While several new generation LC/TOF-MS instruments allow mass determination with accuracy better than 5 ppm and resolution of 5000–10000 (FWHM), a major step forward was combining this capability with the full utilization of isotopic patterns. Formerly, only a rough characterization of isotopic patterns could be performed by LC/TOF-MS. Because of a novel design of ion transfer optics and detector technology, TOF-MS is able to measure the isotopic ratios within a 2% intensity precision. A new algorithm called the SigmaFit (Bruker Daltonik GmbH) indicates the exact numerical match of theoretical and measured isotopic patterns, providing an interesting, still unexplored parameter to aid identification in broad-scale screening. It gives an even better criterion for differentiation than accurate mass, these two parameters together allowing unambiguous identification of small molecules.29 Additional techniques, however, such as in-source CID, are needed for the differentiation of structural isomers with identical elemental formulae. Figure 4 displays the strong identification power of a combination of accurate mass and the SigmaFit over a wide dynamic range. The lower the sigma value (usually < 0.05), the better the isotopic match.

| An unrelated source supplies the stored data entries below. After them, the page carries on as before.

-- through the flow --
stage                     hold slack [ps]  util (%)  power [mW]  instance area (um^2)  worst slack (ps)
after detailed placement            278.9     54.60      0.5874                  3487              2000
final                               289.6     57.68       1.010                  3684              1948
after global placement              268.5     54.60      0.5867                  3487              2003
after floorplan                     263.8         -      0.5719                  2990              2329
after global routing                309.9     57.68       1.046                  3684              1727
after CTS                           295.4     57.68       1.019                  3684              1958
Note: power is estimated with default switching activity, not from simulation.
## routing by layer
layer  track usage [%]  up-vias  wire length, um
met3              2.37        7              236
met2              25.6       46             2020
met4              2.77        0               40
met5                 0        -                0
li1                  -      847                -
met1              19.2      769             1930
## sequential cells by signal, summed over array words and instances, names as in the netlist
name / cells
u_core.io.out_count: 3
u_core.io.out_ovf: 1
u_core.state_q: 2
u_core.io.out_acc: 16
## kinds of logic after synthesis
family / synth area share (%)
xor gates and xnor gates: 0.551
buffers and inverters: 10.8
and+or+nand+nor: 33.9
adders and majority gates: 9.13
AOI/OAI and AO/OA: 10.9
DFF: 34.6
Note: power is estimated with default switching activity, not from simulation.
File: src/rtl/scnn_pkg.sv
// Shared types and default sizing for the SCNN weight-compression datapath.
//   SCNN_N / SCNN_DW / SCNN_IW : default tile size, weight width, run-index width
//   scnn_state_e               : tile sequencing states
//   scnn_entry_t               : {data, ind} compressed entry at default widths
package scnn_pkg;

  localparam int unsigned SCNN_N  = 25;
  localparam int unsigned SCNN_DW = 16;
  localparam int unsigned SCNN_IW = 8;

  typedef enum logic [1:0] {
    IDLE  = 2'd0,
    RUN   = 2'd1,
    DRAIN = 2'd2,
    DONE  = 2'd3
  } scnn_state_e;

  typedef struct packed {
    logic [SCNN_DW-1:0] data;
    logic [SCNN_IW-1:0] ind;
  } scnn_entry_t;

endpackage

File: src/rtl/scnn_out_reg.sv
// Single-entry valid/ready output register.
//   load/load_data : capture a new word; takes priority over a handshake
//   out_valid/out_ready/out_data : downstream handshake; data held while stalled
// The producer must only load when the slot is empty or draining this cycle.
module scnn_out_reg #(
  parameter int unsigned W = 24
) (
  input  logic         clk,
  input  logic         rst_n,
  input  logic         load,
  input  logic [W-1:0] load_data,
  output logic         out_valid,
  input  logic         out_ready,
  output logic [W-1:0] out_data
);

  logic         valid_q, valid_d;
  logic [W-1:0] data_q, data_d;

  // Load replaces the current word; otherwise a handshake empties the slot.
  always_comb begin
    valid_d = valid_q;
    data_d  = data_q;
    if (load) begin
      valid_d = 1'b1;
      data_d  = load_data;
    end else if (valid_q && out_ready) begin
      valid_d = 1'b0;
    end
  end

  always_ff @(posedge clk) begin
    if (!rst_n) begin
      valid_q <= 1'b0;
      data_q  <= '0;
    end else begin
      valid_q <= valid_d;
      data_q  <= data_d;
    end
  end

  assign out_valid = valid_q;
  assign out_data  = data_q;

endmodule
File: src/flat_wrapper.sv
// flat-port wrapper written by rule: the top's interface ports become plain ports
module rp_8bit_fetch_flat 
#(
   parameter int PAW     = 11,
   parameter int DEPTH   = 4,
   parameter int RST_ADR = 0
)
  (clk, rst_n, bus_pmem_ce, bus_pmem_adr, bus_ins_vld, bus_ins_code, bus_ins_len, bus_ins_pc, bus_pmem_rdt, bus_ins_rdy, bus_skp_vld, bus_jmp_vld, bus_jmp_adr);
  rp_8bit_fetch_if #(.PAW(PAW)) bus_i ();
  input  logic clk;
  input  logic rst_n;
  output wire logic [$bits(bus_i.pmem_ce)-1:0] bus_pmem_ce;
  output wire logic [$bits(bus_i.pmem_adr)-1:0] bus_pmem_adr;
  output wire logic [$bits(bus_i.ins_vld)-1:0] bus_ins_vld;
  output wire logic [$bits(bus_i.ins_code)-1:0] bus_ins_code;
  output wire logic [$bits(bus_i.ins_len)-1:0] bus_ins_len;
  output wire logic [$bits(bus_i.ins_pc)-1:0] bus_ins_pc;
  input wire logic [$bits(bus_i.pmem_rdt)-1:0] bus_pmem_rdt;
  input wire logic [$bits(bus_i.ins_rdy)-1:0] bus_ins_rdy;
  input wire logic [$bits(bus_i.skp_vld)-1:0] bus_skp_vld;
  input wire logic [$bits(bus_i.jmp_vld)-1:0] bus_jmp_vld;
  input wire logic [$bits(bus_i.jmp_adr)-1:0] bus_jmp_adr;
  assign bus_pmem_ce = bus_i.pmem_ce;
  assign bus_pmem_adr = bus_i.pmem_adr;
  assign bus_ins_vld = bus_i.ins_vld;
  assign bus_ins_code = bus_i.ins_code;
  assign bus_ins_len = bus_i.ins_len;
  assign bus_ins_pc = bus_i.ins_pc;
  assign bus_i.pmem_rdt = bus_pmem_rdt;
  assign bus_i.ins_rdy = bus_ins_rdy;
  assign bus_i.skp_vld = bus_skp_vld;
  assign bus_i.jmp_vld = bus_jmp_vld;
  assign bus_i.jmp_adr = bus_jmp_adr;
  rp_8bit_fetch #(.PAW(PAW), .DEPTH(DEPTH), .RST_ADR(RST_ADR)) u_core (.clk(clk), .rst_n(rst_n), .bus(bus_i));
endmodule
File: config.mk
export PLATFORM = sky130hd
export DESIGN_NAME = rp_8bit_fetch_flat
export DESIGN_NICKNAME = d
export VERILOG_FILES = /design/src/rtl/rp_8bit_fetch_if.sv /design/src/rtl/rp_8bit_fetch.sv /design/src/flat_wrapper.sv
export SDC_FILE = /design/constraint.sdc
export NUM_CORES = 1
export LEC_CHECK = 0
export ABC_AREA = 1
export ABC_CLOCK_PERIOD_IN_PS = 9000
export CORE_ASPECT_RATIO = 1.4
export CORE_MARGIN = 4
export CORE_UTILIZATION = 35
export DETAILED_ROUTE_END_ITERATION = 6
export PLACE_DENSITY_LB_ADDON = 0.2
export SETUP_SLACK_MARGIN = 0.15
export SYNTH_ARGS = -nofsm -noshare
export SYNTH_HDL_FRONTEND = slang
export SYNTH_SLANG_ARGS = --single-unit
File: constraint.sdc
create_clock -name clk -period 9 [get_ports clk]
set_input_delay 1.8 -clock clk [delete_from_list [all_inputs] [get_ports clk]]
set_output_delay 1.8 -clock clk [all_outputs]
set_load 0.05 [all_outputs]
===== config.mk =====
export PLATFORM = sky130hd
export DESIGN_NAME = led_pwm_bank
export DESIGN_NICKNAME = d
export VERILOG_FILES = /design/src/rtl/led_pwm_bank.sv
export SDC_FILE = /design/constraint.sdc
export NUM_CORES = 1
export LEC_CHECK = 0
export ABC_CLOCK_PERIOD_IN_PS = 2700
export BUFFER_PORTS_ARGS = -buffer_cell sky130_fd_sc_hd__buf_2
export CELL_PAD_IN_SITES_DETAIL_PLACEMENT = 0
export CELL_PAD_IN_SITES_GLOBAL_PLACEMENT = 1
export CORE_ASPECT_RATIO = 0.6
export CORE_MARGIN = 2
export CORE_UTILIZATION = 40
export CTS_BUF_LIST = sky130_fd_sc_hd__clkbuf_16
export DETAILED_ROUTE_END_ITERATION = 12
export GPL_TIMING_DRIVEN = 0
export PLACE_DENSITY = 0.78
export SLEW_MARGIN = 0
export SYNTH_ARGS = -nofsm -noshare
export SYNTH_HDL_FRONTEND = slang
export SYNTH_HIERARCHICAL = 1
export SYNTH_SLANG_ARGS = --single-unit

===== constraint.sdc =====
create_clock -name clock -period 2.7 [get_ports clock]
set_clock_uncertainty 0.15 [all_clocks]
set_input_delay 0.405 -clock clock [delete_from_list [all_inputs] [get_ports clock]]
set_output_delay 0.405 -clock clock [all_outputs]
set_load 0.1 [all_outputs]
## config.mk

```make
export PLATFORM = sky130hd
export DESIGN_NAME = lbus_responder
export DESIGN_NICKNAME = d
export VERILOG_FILES = /design/src/rtl/lbus_pkg.sv /design/src/rtl/lbus_strobe_sync.sv /design/src/rtl/lbus_responder.sv
export SDC_FILE = /design/constraint.sdc
export NUM_CORES = 1
export LEC_CHECK = 0
export CAP_MARGIN = 20
export CORE_UTILIZATION = 54
export DETAILED_ROUTE_END_ITERATION = 8
export GPL_TIMING_DRIVEN = 0
export PLACE_DENSITY = 0.84
export RECOVER_POWER = 50
export SLEW_MARGIN = 5
export SYNTH_ARGS = -nofsm -noshare
export SYNTH_HDL_FRONTEND = slang
export SYNTH_SLANG_ARGS = --single-unit
```

## constraint.sdc

```tcl
create_clock -name clk -period 4.3 [get_ports clk]
set_clock_uncertainty 0.05 [all_clocks]
set_input_delay 0.43 -clock clk [delete_from_list [all_inputs] [get_ports clk]]
set_output_delay 0.43 -clock clk [all_outputs]
set_load 0.02 [all_outputs]
```

## src/rtl/lbus_pkg.sv

```systemverilog
// Shared definitions for the local-bus responder: register addresses,
// CTRL bit positions, FSM state encoding and an address-block helper.
package lbus_pkg;

    localparam logic [15:0] ADDR_CTRL      = 16'h0002;
    localparam logic [15:0] ADDR_MODE      = 16'h000C;
    localparam logic [15:0] ADDR_KEY_BASE  = 16'h0100;
    localparam logic [15:0] ADDR_TIN_BASE  = 16'h0140;
    localparam logic [15:0] ADDR_TOUT_BASE = 16'h0180;

    localparam int CTRL_KSET_BIT  = 1;
    localparam int CTRL_START_BIT = 0;

    typedef enum logic [1:0] {
        IDLE = 2'd0,
        KSET = 2'd1,
        ENC  = 2'd2
    } state_t;

    // True when the address lies in the 16-byte window starting at base.
    function automatic logic in_block(input logic [15:0] a, input logic [15:0] base);
        return a[15:4] == base[15:4];
    endfunction

endpackage

```

## src/rtl/lbus_strobe_sync.sv

```systemverilog
// Registers the local-bus inputs once and edge-detects the strobes, so each
// strobe assertion yields exactly one wr_pulse / rd_pulse aligned with the
// registered address and write data.
module lbus_strobe_sync (
    input  logic        clk,
    input  logic        rstn,
    input  logic [15:0] lbus_a,
    input  logic [15:0] lbus_dw,
    input  logic        lbus_wr,
    input  logic        lbus_rd,
    output logic        wr_pulse,
    output logic        rd_pulse,
    output logic [15:0] addr,
    output logic [15:0] wdata
);

    logic wr_q, wr_qq, rd_q, rd_qq;

    // Input stage q plus the qq stage used for rising-edge detection.
    always_ff @(posedge clk or negedge rstn) begin
        if (!rstn) begin
            addr  <= 16'h0000;
            wdata <= 16'h0000;
            wr_q  <= 1'b0;
            wr_qq <= 1'b0;
            rd_q  <= 1'b0;
            rd_qq <= 1'b0;
        end else begin
            addr  <= lbus_a;
            wdata <= lbus_dw;
            wr_q  <= lbus_wr;
            wr_qq <= wr_q;
            rd_q  <= lbus_rd;
            rd_qq <= rd_q;
        end
    end

    assign wr_pulse = wr_q & ~wr_qq;
    assign rd_pulse = rd_q & ~rd_qq;

endmodule

```

## src/rtl/lbus_responder.sv

```systemverilog
// Local-bus responder: decodes controller writes into KEY/TEXT_IN/MODE/CTRL,
// serves register reads, and sequences key-set and encryption handshakes
// with the cipher core. exec is high for the whole of each encryption.
// Build option: LBUS_KEY_READBACK_EN makes KEY words readable.
module lbus_responder
    import lbus_pkg::*;
#(
    parameter int BLK_W = 128
) (
    input  logic             clk,
    input  logic             rstn,
    input  logic [15:0]      lbus_a,
    input  logic [15:0]      lbus_dw,
    input  logic             lbus_wr,
    input  logic             lbus_rd,
    output logic [15:0]      lbus_dr,
    output logic             exec,
    output logic [BLK_W-1:0] blk_kin,
    output logic [BLK_W-1:0] blk_din,
    output logic             blk_encdec,
    output logic             blk_krdy,
    output logic             blk_drdy,
    input  logic             blk_kvld,
    input  logic             blk_dvld,
    input  logic [BLK_W-1:0] blk_dout
);

    localparam int NW = BLK_W / 16;

    logic        wr_pulse, rd_pulse;
    logic [15:0] addr, wdata;
    logic [2:0]  idx;
    logic        word_ok;
    logic [15:0] rd_data;
    state_t      state;

    logic [15:0] key_w  [NW];
    logic [15:0] din_w  [NW];
    logic [15:0] tout_w [NW];

    lbus_strobe_sync u_sync (
        .clk      (clk),
        .rstn     (rstn),
        .lbus_a   (lbus_a),
        .lbus_dw  (lbus_dw),
        .lbus_wr  (lbus_wr),
        .lbus_rd  (lbus_rd),
        .wr_pulse (wr_pulse),
        .rd_pulse (rd_pulse),
        .addr     (addr),
        .wdata    (wdata)
    );

    assign idx     = addr[3:1];
    assign word_ok = int'(idx) < NW;

    // Word 0 is the most significant word of each block.
    genvar gi;
    generate
        for (gi = 0; gi < NW; gi++) begin : g_words
            assign blk_kin[BLK_W-1-16*gi -: 16] = key_w[gi];
            assign blk_din[BLK_W-1-16*gi -: 16] = din_w[gi];
        end
    endgenerate

    // Handshake FSM; krdy/drdy are one-cycle pulses, exec spans ENC.
    always_ff @(posedge clk or negedge rstn) begin
        if (!rstn) begin
            state    <= IDLE;
            blk_krdy <= 1'b0;
            blk_drdy <= 1'b0;
            exec     <= 1'b0;
        end else begin
            blk_krdy <= 1'b0;
            blk_drdy <= 1'b0;
            case (state)
                IDLE: begin
                    if (wr_pulse && addr == ADDR_CTRL) begin
                        if (wdata[CTRL_KSET_BIT]) begin
                            state    <= KSET;
                            blk_krdy <= 1'b1;
                        end else if (wdata[CTRL_START_BIT]) begin
                            state    <= ENC;
                            blk_drdy <= 1'b1;
                            exec     <= 1'b1;
                        end
                    end
                end
                KSET: begin
                    if (blk_kvld) state <= IDLE;
                end
                ENC: begin
                    if (blk_dvld) begin
                        state <= IDLE;
                        exec  <= 1'b0;
                    end
                end
                default: state <= IDLE;
            endcase
        end
    end

    // Register writes (accepted only in IDLE) and result capture.
    always_ff @(posedge clk or negedge rstn) begin
        if (!rstn) begin
            blk_encdec <= 1'b0;
            for (int i = 0; i < NW; i++) begin
                key_w[i]  <= 16'h0000;
                din_w[i]  <= 16'h0000;
                tout_w[i] <= 16'h0000;
            end
        end else begin
            if (wr_pulse && state == IDLE) begin
                if (addr == ADDR_MODE)
                    blk_encdec <= wdata[0];
                if (in_block(addr, ADDR_KEY_BASE) && word_ok)
                    key_w[idx] <= wdata;
                if (in_block(addr, ADDR_TIN_BASE) && word_ok)
                    din_w[idx] <= wdata;
            end
            if (state == ENC && blk_dvld) begin
                for (int i = 0; i < NW; i++)
                    tout_w[i] <= blk_dout[BLK_W-1-16*i -: 16];
            end
        end
    end

    // Read-data mux; unmapped addresses read as zero.
    always_comb begin
        rd_data = 16'h0000;
        if (addr == ADDR_CTRL)
            rd_data = {14'b0, state == KSET, state == ENC};
        else if (addr == ADDR_MODE)
            rd_data = {15'b0, blk_encdec};
        else if (in_block(addr, ADDR_TIN_BASE) && word_ok)
            rd_data = din_w[idx];
        else if (in_block(addr, ADDR_TOUT_BASE) && word_ok)
            rd_data = tout_w[idx];
`ifdef LBUS_KEY_READBACK_EN
        else if (in_block(addr, ADDR_KEY_BASE) && word_ok)
            rd_data = key_w[idx];
`endif
    end

    // Read data register; a coincident write edge takes precedence.
    always_ff @(posedge clk or negedge rstn) begin
        if (!rstn)
            lbus_dr <= 16'h0000;
        else if (rd_pulse && !wr_pulse)
            lbus_dr <= rd_data;
    end

endmodule

```

==> flow_summary.ini <==
[detailed_routing]
wl_per_cell_microns = 29.0
antenna_left = 0
dr.pass1.iters = 5
routed_wl_mm = 64.1
drt_iter0_drc = 944
via_count = 13200
via_per_inst = 5.99
drc = 0

[pwr]
power.share.clock_pct = 46.4
seqPwrFrac_pct = 47.7
power-per-cell-area_nw_per_um2 = 349
irDropWorstVdd_mv = 0.387
sw_frac_of_total_pct = 22.9
power.leakage_nw = 12.2
power_frac_comb_pct = 5.8
netSwitchingPower_w = 0.00202
p_int_w = 0.00680

[grt]
grt_max_degree = 111
antenna_found_initial = 2
overflow = 0
grt_pass1_vias = 14300
grt_pass1_wl_mm = 94.4
track_usage_pct = 36.9

[sta]
min_period_over_period_pct = 76.7
fmax_mhz = 303
slew_viol_final = 162
slew_headroom_pct = -46.7
finalCriticalPeriod_ps = 3300
tightest_slew_ps = 2200
hold_violations = 0
worst_slack_ps = 1000
hold_slack_ps = 327
setup_viol = 0
grt_setup_unrepaired = false

[hold_path]
hold_path_class = in -> async

[floorplanning]
core_sq_um = 33800
rows = 67
die_h_microns = 188
die_w_microns = 188
ios = 442
initial_core_util_pct = 55.2
dieArea_sq_um = 35300

[outcome]
status = finished with violations
violations = max-capacitance violations, max-slew violations

[clock_network]
postCtsSetupBuffers = 0
clk_latency_ps = 580
cts.path.max_buffers = 3
cts_tree = done
htreeDepth = 2
clk_pin_slew_ps = 60
cts_num_sinks = 442
cts_made_buffers = 46
ctsHoldBuffers = 1
root_buffer = clkbuf_16
cts_resized = 0

[layout]
finalNetCount = 1890
multiInputGateArea_sq_um = 7120
fin_area_sq_um = 25200
syn_to_final_growth_pct = 35.4
final-seq-area_sq_um = 11100
fillers = 2143
drive_above_1_share_pct = 32.2

[yosys]
ys.flop_type = dfrtp_1
ys_top_cells_by_area = dfrtp_1, mux2_2, mux4_2, mux2i_1, nor4_4
ys_warn_count = 0
postSynthCellCount = 1230
syn-cell-area_sq_um = 18600
synth_seq_cells = 442
synth_nets = 1396
ys_seq_area_share_pct = 59.4
yosysUniqueCellTypes = 55
synth-async-reset-ratio_pct = 100
syn_avg_cell_area_sq_um = 15.2
yosysTopAreaCellShare_pct = 59.4
synth_top_area_cell = dfrtp_1
synth_edf_count = 0

[setup_path]
path_max_fanout = 10
path_class = reg -> reg
arrival_ps = 3680
cp_slowest_cell = buf_1
max_stage_delay_ps = 670
end_kind = flip-flop
cp_cell_sequence = buf_2 -> buf_1 -> buf_2 -> mux4_2 -> mux2i_1 -> a2bb2oi_1 -> a31oi_1
critical_path_required_ps = 4680
critPathLaunchType = flip-flop
crit_top_cell = buf_2

[placement]
port_buffers = 441
placed_area_sq_um = 23700
dp_hpwl_mm = 46.3
placement.setup.worst_slack_ps = 1120
place.gp.congestion = 0.916

[job]
cap_violations = 2
==> power groups by stage <==
stage	clock, W	sequential, W	combinational (W)
floorplan	0	0.00428	0.000152
global placement	0	0.00429	0.000503
detailed placement	0	0.00428	0.000521
CTS	0.00413	0.00421	0.000525
global route	0.00427	0.00421	0.000547
finish	0.00409	0.00421	0.000515
==> per-stage QoR <==
step	setup TNS, ps	power (W)	std cells	util, %
floorplan	0	0.00443	1230	-
global placement	-7165940	0.00479	2119	69.9
detailed placement	0	0.00480	2123	70.2
CTS	0	0.00886	2207	74.8
global route	0	0.00902	2208	74.7
finish	0	0.00882	2208	74.7
==> per-layer routing <==
| metal | GRT usage, % | up-vias | part of all wire, % |
|---|---|---|---|
| li1 | - | 5513 | - |
| met1 | 44.8 | 6891 | 38 |
| met2 | 59.6 | 670 | 48 |
| met3 | 12.8 | 140 | 10 |
| met4 | 16.2 | 2 | 4.2 |
| met5 | 0 | - | 0.017 |
==> synth_stat cells, types with 10 or more instances <==
cell type	number
buf_2	23
nand2_1	20
nor2b_1	10
o22ai_1	14
nor2_1	20
buf_4	11
mux2_2	393
nor3_1	15
mux4_2	26
clkbuf_1	36
a21oi_1	17
mux2i_1	50
dfrtp_1	442
==> final cells by class <==
cell class,instances,share of cell area [%]
inverters,8,0.119
flip-flops and latches,442,43.8
diodes,1,0.00991
clock buffers,66,5.46
multi-input cells,697,28.2
well taps,448,2.22
clock inverters,17,0.674
plain buffers,83,1.69
repair buffers,446,17.8
==> cell families (layout without fill, tap and decap cells) <==
group,Yosys count,in the layout,synth area share (%)
mux,469,469,29.6
flops,442,442,59.4
simple gates,126,126,4.70
compound gates,102,102,3.92
buf+inv,91,620,2.45
other cells,0,1,0
==> cell usage in the layout, fill, tap and decap left out, drive strengths merged, types with 6 or more instances in the layout <==
cell type / n
clkdlybuf4s50: 323
a21oi: 17
nor4: 11
nand2: 20
clkinv: 12
nor2: 25
nor3: 17
a22oi: 7
o221ai: 9
dfrtp: 442
a2bb2oi: 8
inv: 9
a22o: 6
clkbuf: 104
mux4: 26
o21ai: 10
nand3: 6
o22ai: 14
dlygate4sd3: 118
nand2b: 7
mux2i: 50
buf: 50
nor2b: 10
mux2: 393
==> worst paths after layout <==
path                                     start      endpoint  slack (ps)  cells after the start
worst max-delay path            u_sync.addr[3]    lbus_dr[1]        1000                      7
worst max register to register  u_sync.addr[3]    lbus_dr[1]        1000                      7
min in group clk                   u_sync.wr_q  u_sync.wr_qq         330                      0
worst min register to register     u_sync.wr_q  u_sync.wr_qq         330                      0
worst min-delay path                      rstn   tout_w[123]         330                      2
max in group asynchronous                 rstn   blk_din[14]        1280                      4
==> state kept, by name (all words and copies together) (netlist names) <==
register      cells
u_sync.rd_qq      1
u_sync.wdata     16
tout_w          128
blk_din         128
u_sync.addr      16
exec              1
blk_kin         128
u_sync.wr_q       1
u_sync.rd_q       1
u_sync.wr_qq      1
blk_drdy          1
blk_krdy          1
lbus_dr          16
blk_encdec        1
state             2
==> worst max-delay path, delay by kind of cell, from the launching register on <==
kind | cells | cell delay, ps
buffers and inverters | 3 | 1470
multiplexers | 2 | 890
flip-flops | 1 | 400
AO/OA/AOI/OAI | 2 | 330
Note: power is estimated with default switching activity, not from simulation.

Figure 4: Isotopic pattern brings an additional identification parameter to accurate mass. The SigmaFit (Bruker Daltonik) indicates the match between theoretical and measured isotopic patterns. In urine drug analysis, mass accuracy and sigma value must stay relatively constant over a wide dynamic range, as shown with dinorvenlafaxine and norvenlafaxine.

Conclusions

LC/TOF-MS is a versatile and cost-effective analytical tool that is superior to many other MS techniques in terms of sensitivity, speed, mass accuracy and mass resolution. This is particularly true with the new generation bench-top instruments with improved performance; these may have 5 ppm mass accuracy and isotopic pattern matching over a wide dynamic range. High-throughput accurate mass measurement, however, requires appropriate data processing and reporting machinery, which is not necessarily an option with all brands. The screening approaches presented here have proven feasible in the fields of forensic science and toxicology, but they are equally applicable to other disciplines requiring comprehensive substance monitoring, such as environmental and food analysis and industrial hygiene.

Acknowledgements

The authors thank Anna Pelander, Matthias Pelzing, Merja Gergov and Erkki Vuori for collaboration.

Suvi Ojanperä is a postgraduate at the Department of Forensic Medicine, University of Helsinki. She researches developing methods for forensic drug analysis without reference standards. Ilkka Ojanperä is laboratory director at the same department. His research interests focus on broad-scale drug screening, drug-alcohol interactions and pharmacogenetics within forensic toxicology.